WORK TO COMPLETE
What is needed here is an exact repetition of the records below, beginning at the line that has "Clock buffer,48,1100,3.05" and stopping after the line that has "simple gates: 1 / 110".

◇ ◇ ◇

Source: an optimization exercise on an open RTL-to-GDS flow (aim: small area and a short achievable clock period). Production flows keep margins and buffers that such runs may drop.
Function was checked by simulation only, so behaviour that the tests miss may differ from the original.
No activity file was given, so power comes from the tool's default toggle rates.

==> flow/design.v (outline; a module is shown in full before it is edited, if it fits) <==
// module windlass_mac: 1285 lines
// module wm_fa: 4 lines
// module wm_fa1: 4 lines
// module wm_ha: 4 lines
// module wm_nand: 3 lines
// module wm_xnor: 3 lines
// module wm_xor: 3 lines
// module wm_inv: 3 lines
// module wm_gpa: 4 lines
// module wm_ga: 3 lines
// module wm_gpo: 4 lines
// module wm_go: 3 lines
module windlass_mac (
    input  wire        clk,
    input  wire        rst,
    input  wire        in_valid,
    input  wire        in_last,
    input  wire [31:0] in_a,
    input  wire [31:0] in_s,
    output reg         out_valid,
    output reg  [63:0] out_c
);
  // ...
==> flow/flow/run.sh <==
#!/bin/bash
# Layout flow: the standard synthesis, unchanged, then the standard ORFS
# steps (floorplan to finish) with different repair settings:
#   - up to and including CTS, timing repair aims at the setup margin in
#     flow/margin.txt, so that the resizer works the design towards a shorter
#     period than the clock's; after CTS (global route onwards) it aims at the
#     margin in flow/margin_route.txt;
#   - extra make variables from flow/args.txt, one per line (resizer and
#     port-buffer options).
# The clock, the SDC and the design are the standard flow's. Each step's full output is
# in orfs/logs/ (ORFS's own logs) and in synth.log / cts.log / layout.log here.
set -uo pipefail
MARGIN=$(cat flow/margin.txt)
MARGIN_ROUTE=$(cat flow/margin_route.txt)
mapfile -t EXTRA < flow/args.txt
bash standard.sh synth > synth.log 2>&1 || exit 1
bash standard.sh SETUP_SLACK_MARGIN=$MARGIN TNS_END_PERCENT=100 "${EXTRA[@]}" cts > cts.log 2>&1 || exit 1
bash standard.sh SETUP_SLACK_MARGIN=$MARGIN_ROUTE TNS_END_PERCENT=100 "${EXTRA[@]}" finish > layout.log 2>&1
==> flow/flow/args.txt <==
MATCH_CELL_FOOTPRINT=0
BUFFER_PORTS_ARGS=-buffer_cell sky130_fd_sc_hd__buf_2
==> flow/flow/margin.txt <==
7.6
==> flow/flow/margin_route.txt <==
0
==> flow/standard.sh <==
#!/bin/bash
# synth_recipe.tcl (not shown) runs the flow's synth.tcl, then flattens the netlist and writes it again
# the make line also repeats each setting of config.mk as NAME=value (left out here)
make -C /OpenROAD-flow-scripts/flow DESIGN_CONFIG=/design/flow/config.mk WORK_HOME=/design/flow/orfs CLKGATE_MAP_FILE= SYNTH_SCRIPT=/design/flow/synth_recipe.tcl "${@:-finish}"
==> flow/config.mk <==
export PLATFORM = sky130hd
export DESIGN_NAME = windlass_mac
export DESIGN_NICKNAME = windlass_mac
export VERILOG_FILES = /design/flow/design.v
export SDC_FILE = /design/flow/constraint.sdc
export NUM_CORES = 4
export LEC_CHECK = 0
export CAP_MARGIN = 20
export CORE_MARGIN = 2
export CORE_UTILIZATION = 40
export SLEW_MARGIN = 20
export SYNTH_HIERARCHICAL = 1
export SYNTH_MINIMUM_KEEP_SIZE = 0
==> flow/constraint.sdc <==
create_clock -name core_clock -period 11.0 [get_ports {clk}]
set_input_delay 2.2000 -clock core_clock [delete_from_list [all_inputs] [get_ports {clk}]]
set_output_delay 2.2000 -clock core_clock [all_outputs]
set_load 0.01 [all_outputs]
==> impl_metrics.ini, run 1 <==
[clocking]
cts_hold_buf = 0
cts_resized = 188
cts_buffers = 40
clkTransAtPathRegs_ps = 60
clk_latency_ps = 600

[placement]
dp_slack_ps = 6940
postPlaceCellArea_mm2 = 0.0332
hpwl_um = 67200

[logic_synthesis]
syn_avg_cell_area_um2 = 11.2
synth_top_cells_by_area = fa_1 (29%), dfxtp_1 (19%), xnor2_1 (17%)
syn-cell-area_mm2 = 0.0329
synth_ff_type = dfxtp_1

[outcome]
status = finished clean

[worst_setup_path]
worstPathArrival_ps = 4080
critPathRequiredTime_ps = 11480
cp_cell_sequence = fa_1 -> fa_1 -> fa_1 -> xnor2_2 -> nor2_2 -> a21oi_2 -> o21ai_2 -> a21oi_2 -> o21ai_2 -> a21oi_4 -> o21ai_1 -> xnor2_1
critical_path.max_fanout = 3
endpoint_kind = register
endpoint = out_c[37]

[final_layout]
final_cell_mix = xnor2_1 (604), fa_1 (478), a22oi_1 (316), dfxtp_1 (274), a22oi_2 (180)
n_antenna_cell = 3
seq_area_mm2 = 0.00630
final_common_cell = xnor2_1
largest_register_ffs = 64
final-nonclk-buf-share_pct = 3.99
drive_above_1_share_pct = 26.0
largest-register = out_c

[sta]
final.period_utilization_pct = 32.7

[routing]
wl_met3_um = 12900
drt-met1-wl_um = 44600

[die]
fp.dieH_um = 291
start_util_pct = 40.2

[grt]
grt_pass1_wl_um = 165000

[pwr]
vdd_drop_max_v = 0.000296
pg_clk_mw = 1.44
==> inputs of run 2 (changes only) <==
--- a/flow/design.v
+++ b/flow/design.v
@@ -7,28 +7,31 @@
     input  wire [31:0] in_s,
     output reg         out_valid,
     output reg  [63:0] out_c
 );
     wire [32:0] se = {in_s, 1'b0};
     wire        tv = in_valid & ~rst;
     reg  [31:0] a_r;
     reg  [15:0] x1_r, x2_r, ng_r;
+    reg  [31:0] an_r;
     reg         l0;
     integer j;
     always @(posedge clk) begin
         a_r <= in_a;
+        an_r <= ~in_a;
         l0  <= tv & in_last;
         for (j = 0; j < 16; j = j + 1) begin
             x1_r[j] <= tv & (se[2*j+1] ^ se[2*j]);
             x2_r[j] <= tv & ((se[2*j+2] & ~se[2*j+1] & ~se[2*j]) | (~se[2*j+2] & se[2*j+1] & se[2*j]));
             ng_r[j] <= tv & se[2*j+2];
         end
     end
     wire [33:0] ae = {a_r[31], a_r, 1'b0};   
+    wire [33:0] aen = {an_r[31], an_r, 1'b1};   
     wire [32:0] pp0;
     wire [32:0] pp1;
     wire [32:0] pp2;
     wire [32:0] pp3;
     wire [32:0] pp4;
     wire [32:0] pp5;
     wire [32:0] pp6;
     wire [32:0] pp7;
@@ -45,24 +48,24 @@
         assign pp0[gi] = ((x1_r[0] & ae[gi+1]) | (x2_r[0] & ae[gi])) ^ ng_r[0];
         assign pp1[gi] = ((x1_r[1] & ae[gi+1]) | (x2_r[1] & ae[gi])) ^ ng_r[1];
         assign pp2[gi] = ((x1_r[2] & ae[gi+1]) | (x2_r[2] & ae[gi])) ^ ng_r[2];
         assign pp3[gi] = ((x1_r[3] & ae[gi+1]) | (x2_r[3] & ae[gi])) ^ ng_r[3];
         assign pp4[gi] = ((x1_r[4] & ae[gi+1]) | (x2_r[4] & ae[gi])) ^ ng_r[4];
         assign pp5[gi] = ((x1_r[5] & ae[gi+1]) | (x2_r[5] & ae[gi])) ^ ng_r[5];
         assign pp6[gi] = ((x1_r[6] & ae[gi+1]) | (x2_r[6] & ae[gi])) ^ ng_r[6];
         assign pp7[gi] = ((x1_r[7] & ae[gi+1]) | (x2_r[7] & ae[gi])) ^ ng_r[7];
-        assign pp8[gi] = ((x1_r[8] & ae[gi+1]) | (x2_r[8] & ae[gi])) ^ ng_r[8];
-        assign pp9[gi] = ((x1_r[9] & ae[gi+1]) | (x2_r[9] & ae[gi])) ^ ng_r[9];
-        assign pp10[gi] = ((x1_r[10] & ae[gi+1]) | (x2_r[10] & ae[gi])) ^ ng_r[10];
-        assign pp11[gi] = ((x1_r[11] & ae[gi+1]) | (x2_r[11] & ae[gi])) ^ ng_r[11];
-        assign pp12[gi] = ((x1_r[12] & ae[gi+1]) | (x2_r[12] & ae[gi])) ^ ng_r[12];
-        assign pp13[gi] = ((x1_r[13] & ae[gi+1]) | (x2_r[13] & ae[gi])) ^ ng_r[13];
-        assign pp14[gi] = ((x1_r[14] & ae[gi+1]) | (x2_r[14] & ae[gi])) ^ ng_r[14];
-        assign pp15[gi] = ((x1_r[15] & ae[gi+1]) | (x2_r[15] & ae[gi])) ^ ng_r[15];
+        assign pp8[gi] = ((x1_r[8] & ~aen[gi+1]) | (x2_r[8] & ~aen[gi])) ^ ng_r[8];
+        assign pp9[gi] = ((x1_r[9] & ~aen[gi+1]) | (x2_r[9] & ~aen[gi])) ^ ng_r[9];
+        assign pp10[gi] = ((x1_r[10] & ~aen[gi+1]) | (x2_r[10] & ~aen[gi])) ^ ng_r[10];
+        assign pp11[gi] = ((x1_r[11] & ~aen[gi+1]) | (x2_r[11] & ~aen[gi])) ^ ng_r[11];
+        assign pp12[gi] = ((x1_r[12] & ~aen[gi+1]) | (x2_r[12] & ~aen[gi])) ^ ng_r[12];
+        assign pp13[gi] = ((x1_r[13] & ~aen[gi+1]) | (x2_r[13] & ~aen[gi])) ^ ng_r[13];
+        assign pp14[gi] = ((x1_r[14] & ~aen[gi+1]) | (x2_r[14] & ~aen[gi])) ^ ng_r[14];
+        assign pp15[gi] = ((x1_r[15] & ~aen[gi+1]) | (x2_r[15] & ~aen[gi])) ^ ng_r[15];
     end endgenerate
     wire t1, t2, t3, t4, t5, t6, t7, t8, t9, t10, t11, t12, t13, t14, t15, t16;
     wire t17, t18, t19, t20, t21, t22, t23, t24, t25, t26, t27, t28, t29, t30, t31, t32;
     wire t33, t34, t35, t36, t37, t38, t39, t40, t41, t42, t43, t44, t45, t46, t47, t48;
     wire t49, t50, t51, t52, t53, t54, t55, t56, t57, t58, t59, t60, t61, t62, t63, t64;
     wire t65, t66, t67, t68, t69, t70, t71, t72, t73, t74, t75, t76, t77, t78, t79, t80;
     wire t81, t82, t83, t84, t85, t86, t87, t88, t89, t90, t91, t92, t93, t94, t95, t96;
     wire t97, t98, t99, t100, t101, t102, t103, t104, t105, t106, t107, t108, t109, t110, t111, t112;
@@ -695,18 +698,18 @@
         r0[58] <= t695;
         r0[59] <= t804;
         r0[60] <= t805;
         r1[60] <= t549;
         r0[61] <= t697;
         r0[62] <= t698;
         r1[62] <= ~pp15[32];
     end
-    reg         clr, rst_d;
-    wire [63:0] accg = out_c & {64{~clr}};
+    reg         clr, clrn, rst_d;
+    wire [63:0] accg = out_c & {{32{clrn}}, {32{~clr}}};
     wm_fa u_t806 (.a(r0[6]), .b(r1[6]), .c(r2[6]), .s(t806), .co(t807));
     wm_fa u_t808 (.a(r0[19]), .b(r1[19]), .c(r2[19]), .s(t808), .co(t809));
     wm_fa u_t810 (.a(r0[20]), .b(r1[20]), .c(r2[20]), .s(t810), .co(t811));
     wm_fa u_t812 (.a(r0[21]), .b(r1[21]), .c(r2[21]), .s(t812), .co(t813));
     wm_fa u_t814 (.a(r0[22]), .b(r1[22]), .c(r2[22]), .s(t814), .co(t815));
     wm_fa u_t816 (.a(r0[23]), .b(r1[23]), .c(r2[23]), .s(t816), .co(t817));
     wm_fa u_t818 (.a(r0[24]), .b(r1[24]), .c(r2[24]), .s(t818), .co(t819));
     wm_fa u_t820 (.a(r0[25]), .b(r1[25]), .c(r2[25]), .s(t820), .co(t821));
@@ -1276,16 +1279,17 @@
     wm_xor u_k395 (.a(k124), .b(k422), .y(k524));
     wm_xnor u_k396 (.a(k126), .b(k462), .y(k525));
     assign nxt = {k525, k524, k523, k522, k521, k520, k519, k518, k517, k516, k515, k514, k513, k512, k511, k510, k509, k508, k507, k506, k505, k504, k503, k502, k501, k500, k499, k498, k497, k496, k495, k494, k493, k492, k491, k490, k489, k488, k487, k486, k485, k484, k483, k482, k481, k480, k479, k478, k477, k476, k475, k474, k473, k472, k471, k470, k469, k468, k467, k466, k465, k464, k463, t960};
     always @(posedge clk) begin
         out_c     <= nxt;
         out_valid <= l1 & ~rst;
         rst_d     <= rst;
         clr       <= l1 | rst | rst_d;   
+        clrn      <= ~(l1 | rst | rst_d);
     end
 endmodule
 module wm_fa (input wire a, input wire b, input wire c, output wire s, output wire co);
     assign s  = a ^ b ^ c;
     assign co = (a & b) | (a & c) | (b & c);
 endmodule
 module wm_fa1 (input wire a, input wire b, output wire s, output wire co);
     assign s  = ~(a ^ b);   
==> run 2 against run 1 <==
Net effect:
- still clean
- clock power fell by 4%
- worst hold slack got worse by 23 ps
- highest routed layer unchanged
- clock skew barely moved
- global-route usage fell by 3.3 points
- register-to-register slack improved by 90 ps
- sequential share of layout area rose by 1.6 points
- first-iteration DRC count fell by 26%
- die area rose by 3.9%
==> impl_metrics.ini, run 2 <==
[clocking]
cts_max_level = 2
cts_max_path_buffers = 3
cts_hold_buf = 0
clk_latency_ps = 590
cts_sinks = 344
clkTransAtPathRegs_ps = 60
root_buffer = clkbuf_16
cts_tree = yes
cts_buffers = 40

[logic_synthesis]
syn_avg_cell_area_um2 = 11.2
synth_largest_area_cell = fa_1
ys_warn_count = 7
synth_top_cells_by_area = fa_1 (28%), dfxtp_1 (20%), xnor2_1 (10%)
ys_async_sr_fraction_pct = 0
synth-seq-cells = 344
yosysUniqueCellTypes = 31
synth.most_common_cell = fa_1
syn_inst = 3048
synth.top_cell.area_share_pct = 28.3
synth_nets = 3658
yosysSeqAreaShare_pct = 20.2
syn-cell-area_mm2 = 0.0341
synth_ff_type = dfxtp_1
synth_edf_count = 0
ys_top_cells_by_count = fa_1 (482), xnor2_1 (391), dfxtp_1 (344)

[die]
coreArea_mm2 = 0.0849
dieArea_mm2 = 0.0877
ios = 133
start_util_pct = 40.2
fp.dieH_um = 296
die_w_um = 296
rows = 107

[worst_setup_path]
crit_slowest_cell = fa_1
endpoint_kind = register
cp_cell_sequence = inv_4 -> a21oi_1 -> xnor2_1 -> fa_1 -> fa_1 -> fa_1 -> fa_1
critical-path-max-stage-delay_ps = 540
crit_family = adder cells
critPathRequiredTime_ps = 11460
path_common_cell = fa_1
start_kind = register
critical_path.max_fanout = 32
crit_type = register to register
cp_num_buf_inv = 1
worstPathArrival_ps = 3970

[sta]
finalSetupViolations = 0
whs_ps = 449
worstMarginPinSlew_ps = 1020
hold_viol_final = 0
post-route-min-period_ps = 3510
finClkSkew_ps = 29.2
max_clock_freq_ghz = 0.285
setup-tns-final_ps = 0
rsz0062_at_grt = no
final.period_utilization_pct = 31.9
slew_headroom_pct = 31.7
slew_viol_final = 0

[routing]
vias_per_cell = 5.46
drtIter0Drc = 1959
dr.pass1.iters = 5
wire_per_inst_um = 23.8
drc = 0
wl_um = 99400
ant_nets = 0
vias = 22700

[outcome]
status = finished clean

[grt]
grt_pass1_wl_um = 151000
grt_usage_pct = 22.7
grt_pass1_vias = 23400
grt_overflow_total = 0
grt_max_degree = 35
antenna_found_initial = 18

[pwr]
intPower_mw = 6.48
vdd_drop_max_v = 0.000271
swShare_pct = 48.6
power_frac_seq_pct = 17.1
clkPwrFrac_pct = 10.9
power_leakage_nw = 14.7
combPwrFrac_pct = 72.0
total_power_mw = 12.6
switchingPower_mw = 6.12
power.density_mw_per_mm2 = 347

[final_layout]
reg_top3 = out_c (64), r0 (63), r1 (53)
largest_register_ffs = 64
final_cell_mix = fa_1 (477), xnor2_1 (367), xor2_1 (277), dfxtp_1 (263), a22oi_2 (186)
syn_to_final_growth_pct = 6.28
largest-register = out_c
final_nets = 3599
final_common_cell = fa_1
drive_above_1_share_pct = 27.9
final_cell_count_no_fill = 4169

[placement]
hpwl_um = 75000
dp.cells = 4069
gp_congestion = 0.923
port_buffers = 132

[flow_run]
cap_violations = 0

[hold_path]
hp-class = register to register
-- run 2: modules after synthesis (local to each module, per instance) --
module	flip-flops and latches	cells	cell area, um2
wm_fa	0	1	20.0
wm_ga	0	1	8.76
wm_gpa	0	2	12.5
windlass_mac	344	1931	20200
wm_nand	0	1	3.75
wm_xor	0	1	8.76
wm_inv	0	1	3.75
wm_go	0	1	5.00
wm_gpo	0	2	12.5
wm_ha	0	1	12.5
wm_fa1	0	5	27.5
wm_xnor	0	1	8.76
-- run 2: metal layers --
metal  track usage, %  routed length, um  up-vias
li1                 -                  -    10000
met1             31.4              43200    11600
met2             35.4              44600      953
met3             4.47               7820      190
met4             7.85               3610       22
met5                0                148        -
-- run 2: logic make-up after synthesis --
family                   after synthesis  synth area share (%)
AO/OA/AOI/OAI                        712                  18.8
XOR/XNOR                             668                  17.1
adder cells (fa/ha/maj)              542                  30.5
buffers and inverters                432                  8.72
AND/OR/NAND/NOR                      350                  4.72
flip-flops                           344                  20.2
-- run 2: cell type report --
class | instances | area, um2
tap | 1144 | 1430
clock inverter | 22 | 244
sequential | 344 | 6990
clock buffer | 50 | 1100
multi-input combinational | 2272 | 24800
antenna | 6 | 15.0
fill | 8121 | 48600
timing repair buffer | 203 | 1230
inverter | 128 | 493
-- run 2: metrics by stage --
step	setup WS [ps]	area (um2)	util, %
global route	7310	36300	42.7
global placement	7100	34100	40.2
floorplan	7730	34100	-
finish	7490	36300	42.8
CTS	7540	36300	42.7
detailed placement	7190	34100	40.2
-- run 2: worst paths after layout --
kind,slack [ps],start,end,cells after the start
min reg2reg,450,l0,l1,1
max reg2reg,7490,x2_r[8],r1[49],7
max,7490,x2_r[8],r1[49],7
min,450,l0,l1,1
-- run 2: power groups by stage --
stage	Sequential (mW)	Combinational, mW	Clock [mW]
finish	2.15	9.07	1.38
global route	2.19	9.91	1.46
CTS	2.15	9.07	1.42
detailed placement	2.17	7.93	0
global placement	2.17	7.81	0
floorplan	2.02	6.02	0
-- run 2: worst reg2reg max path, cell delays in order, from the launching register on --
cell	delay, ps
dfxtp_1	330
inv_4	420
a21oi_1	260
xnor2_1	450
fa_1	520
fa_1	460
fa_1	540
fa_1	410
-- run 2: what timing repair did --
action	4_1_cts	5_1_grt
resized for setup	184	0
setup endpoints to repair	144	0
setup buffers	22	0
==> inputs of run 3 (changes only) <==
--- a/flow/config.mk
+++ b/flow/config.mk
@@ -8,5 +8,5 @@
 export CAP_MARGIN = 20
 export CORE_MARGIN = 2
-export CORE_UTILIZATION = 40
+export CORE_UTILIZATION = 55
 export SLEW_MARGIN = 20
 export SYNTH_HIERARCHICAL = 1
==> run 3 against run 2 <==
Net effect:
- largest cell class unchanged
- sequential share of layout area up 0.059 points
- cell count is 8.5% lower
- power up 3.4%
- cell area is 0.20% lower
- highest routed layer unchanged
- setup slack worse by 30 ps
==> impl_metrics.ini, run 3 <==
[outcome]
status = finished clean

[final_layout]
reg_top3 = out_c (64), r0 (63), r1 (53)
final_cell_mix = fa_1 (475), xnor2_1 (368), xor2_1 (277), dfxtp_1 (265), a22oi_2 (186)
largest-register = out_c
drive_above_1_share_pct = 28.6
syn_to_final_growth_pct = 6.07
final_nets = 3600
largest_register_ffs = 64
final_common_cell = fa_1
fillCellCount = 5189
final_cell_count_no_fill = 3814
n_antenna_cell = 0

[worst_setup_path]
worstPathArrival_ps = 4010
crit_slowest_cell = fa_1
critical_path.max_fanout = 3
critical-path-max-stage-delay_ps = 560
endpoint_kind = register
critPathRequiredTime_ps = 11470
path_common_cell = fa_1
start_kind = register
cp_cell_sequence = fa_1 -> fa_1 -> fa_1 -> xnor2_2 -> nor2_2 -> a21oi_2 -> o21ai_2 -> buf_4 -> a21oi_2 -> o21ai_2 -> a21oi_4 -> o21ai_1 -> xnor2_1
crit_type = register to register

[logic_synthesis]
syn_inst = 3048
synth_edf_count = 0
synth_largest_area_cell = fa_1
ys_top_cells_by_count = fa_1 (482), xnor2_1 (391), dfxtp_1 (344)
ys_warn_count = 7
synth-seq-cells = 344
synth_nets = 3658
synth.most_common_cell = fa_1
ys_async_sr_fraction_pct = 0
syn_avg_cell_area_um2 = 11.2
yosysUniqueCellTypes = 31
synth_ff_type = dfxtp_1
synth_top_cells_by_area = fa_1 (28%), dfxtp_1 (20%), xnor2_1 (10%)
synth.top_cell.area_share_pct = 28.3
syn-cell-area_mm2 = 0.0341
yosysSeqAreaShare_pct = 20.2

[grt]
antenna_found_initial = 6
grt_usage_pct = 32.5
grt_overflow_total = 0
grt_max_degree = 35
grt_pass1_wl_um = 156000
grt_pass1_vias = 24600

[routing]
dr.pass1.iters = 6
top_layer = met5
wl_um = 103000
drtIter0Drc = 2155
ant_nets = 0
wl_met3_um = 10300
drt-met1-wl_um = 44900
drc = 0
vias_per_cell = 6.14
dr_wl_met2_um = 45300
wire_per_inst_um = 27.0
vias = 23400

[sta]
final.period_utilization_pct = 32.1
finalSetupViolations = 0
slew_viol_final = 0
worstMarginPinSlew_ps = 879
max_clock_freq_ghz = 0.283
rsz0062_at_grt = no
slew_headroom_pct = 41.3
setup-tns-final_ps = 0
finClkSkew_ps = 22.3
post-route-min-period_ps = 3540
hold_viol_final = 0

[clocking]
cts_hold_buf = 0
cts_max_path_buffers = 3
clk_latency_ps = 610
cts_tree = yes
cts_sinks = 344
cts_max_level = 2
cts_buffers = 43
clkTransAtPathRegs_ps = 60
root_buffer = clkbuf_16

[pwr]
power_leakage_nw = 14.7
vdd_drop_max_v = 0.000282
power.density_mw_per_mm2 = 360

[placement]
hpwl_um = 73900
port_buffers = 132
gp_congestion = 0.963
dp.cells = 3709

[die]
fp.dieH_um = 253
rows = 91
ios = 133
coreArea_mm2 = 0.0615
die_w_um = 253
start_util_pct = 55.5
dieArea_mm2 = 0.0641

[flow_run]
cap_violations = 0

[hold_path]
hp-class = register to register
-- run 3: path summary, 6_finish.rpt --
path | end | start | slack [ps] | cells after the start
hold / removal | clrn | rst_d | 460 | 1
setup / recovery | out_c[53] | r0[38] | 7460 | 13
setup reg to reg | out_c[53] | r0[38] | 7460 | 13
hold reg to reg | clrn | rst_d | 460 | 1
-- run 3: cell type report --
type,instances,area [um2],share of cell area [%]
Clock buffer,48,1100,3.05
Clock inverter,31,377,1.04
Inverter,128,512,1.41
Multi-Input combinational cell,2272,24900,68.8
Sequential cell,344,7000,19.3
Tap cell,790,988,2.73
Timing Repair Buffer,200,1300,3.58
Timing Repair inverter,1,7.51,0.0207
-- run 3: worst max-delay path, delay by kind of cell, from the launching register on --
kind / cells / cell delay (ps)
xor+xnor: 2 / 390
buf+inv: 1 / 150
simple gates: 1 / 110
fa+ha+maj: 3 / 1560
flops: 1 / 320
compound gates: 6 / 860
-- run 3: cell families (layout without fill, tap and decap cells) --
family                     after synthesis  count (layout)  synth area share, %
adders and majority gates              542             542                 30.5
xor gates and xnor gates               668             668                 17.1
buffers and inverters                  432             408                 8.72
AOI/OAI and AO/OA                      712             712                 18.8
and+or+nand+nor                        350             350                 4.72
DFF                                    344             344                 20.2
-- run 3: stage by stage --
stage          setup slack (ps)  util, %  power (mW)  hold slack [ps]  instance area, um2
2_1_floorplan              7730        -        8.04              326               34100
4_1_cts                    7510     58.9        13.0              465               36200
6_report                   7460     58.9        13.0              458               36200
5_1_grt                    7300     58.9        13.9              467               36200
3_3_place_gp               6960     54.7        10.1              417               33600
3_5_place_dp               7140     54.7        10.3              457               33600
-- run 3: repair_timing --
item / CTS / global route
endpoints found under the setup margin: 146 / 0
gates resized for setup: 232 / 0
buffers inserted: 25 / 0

◇ ◇ ◇

EXERCISE OUTPUT
Clock buffer,48,1100,3.05
Clock inverter,31,377,1.04
Inverter,128,512,1.41
Multi-Input combinational cell,2272,24900,68.8
Sequential cell,344,7000,19.3
Tap cell,790,988,2.73
Timing Repair Buffer,200,1300,3.58
Timing Repair inverter,1,7.51,0.0207
-- run 3: worst max-delay path, delay by kind of cell, from the launching register on --
kind / cells / cell delay (ps)
xor+xnor: 2 / 390
buf+inv: 1 / 150
simple gates: 1 / 110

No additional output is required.